With a dedicated server and a dedicated IP address, you don’t have to worry about someone else squeezing you out of your bandwidth or CPU processing power. You just have to worry about going too viral and crashing yourself.
The reverse is true as well. If you go too viral, or are the subject of a DDoS attack, your web host is likely to throttle or restrict access to your site until things quiet down.
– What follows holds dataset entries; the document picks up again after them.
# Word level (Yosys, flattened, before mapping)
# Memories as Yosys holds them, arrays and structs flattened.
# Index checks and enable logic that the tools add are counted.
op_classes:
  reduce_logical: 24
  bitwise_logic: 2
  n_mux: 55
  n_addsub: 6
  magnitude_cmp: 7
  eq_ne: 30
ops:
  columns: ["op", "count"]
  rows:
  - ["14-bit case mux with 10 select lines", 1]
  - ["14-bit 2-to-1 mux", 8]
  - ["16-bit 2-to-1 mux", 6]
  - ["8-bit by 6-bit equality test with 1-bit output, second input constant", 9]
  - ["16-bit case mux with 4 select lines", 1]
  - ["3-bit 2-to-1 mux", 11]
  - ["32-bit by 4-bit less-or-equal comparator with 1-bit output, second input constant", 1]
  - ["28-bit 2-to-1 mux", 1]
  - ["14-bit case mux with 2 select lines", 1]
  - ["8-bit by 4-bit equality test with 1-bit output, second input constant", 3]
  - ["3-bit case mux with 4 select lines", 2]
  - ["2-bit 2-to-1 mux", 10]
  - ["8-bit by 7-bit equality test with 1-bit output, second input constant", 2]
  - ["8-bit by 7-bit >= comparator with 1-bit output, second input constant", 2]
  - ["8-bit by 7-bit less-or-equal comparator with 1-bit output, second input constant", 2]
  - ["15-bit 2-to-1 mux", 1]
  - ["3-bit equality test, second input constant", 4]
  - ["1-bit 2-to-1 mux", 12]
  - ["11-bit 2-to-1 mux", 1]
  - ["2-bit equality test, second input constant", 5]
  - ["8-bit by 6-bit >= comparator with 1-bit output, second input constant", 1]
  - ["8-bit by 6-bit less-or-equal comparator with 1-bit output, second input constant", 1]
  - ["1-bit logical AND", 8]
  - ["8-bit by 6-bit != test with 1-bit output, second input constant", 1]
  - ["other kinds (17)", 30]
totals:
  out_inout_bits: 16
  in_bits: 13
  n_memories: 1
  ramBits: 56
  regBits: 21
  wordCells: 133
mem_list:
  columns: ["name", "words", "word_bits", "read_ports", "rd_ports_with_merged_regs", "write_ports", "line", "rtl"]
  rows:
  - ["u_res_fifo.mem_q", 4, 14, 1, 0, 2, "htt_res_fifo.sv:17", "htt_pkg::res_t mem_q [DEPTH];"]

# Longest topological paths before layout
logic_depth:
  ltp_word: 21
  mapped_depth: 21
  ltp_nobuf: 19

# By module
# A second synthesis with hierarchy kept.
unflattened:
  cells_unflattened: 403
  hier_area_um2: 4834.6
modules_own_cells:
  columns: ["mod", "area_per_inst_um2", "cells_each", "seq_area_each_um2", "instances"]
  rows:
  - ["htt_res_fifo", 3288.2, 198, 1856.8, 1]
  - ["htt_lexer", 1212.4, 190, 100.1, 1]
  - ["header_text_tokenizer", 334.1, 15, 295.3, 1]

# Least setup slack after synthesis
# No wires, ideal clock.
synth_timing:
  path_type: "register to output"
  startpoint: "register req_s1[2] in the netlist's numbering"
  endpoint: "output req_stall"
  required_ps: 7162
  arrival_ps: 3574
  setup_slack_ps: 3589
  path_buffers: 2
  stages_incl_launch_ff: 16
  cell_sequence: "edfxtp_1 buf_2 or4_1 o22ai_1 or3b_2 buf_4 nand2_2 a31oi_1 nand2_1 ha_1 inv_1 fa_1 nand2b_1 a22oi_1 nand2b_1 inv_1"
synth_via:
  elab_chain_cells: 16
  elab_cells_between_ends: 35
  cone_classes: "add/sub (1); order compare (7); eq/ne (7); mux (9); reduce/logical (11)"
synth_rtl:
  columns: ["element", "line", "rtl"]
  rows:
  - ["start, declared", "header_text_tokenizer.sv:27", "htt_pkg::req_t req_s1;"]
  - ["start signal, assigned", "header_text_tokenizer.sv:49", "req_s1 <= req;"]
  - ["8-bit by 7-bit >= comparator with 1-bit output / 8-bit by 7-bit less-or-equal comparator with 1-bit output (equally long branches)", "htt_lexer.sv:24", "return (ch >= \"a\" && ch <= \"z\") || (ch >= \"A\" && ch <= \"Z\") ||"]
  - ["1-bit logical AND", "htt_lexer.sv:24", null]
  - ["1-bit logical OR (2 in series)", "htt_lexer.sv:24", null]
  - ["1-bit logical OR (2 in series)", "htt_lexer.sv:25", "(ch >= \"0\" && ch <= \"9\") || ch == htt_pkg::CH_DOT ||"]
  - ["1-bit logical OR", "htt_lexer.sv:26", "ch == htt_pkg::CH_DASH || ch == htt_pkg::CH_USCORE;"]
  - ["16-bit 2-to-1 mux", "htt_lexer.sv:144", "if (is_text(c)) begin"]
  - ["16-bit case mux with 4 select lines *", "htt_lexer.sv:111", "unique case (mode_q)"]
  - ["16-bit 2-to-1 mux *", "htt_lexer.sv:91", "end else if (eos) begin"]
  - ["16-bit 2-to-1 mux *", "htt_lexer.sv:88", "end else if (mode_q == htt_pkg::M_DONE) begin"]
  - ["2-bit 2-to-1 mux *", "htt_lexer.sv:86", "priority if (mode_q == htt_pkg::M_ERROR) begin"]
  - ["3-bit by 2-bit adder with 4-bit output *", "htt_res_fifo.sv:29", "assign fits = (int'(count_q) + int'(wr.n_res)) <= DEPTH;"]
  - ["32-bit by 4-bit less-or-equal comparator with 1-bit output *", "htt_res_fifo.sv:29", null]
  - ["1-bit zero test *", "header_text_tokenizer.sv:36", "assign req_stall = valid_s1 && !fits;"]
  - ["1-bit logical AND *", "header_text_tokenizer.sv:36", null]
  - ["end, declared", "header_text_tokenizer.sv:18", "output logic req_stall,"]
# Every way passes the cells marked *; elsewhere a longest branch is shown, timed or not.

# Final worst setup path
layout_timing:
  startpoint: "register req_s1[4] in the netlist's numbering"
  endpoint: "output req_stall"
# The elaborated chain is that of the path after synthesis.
[src/rtl/core/tbrl_pkg.sv]
// Shared types and constants of the token bucket limiter.
package tbrl_pkg;

    localparam int unsigned TOK_W  = 32;
    localparam int unsigned TIME_W = 64;
    localparam int unsigned REM_W  = 30;

    typedef logic [TOK_W-1:0]  t_tok;
    typedef logic [TIME_W-1:0] t_time;
    typedef logic [REM_W-1:0]  t_rem;

    // Nanoseconds per second; fits the 30-bit remainder.
    localparam t_rem NS_PER_SEC = 30'd1000000000;

    localparam t_tok RATE_RESET  = 32'd1000000;
    localparam t_tok BURST_RESET = 32'd64;

    // Configuration register indexes.
    localparam logic [0:0] REG_RATE  = 1'b0;
    localparam logic [0:0] REG_BURST = 1'b1;

    // Quotient bits per division step, and step count for 32 bits.
    localparam int unsigned DIV_BITS  = 2;
    localparam int unsigned DIV_STEPS = TOK_W / DIV_BITS;
    localparam int unsigned CNT_W     = $clog2(DIV_STEPS);

endpackage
This is true even on a dedicated server, but the thresholds are much lower on a shared server, because they have other sites to protect. One post going viral on a dedicated server will work fine, but on shared hosting might take your site down for hours.
There are other benefits to running a dedicated IP address. Occasionally, for example, you’ll find a handful of scripts or old programs that require a dedicated IP to function. If your IP address is shared, the script might not know how to proceed to the right site.
Many of the associated problems with shared servers are easier to mitigate on a dedicated server. If you’re on a shared IP and your email stops working, you have to wonder first if you were blacklisted due to something you did or the actions of someone else on your server. If you’re on a dedicated IP address, you already know that it’s something you did, and you can fix it right away.
Basically, you can get away with using a shared server if the costs of a dedicated host and IP are too much for your budget, but you might encounter a bunch of problems you wouldn’t otherwise have. It comes down to the host, of course, and how much they enforce their ToS against black hat actions.
The only way that a “bad neighborhood” is likely to come back to bite you, though, is if you’re already toeing the line. It’s harder to hide your black hat actions when there’s already scrutiny on you; you lose security through obscurity. If you’re sticking to white hat trends, though, you’re probably fine either way.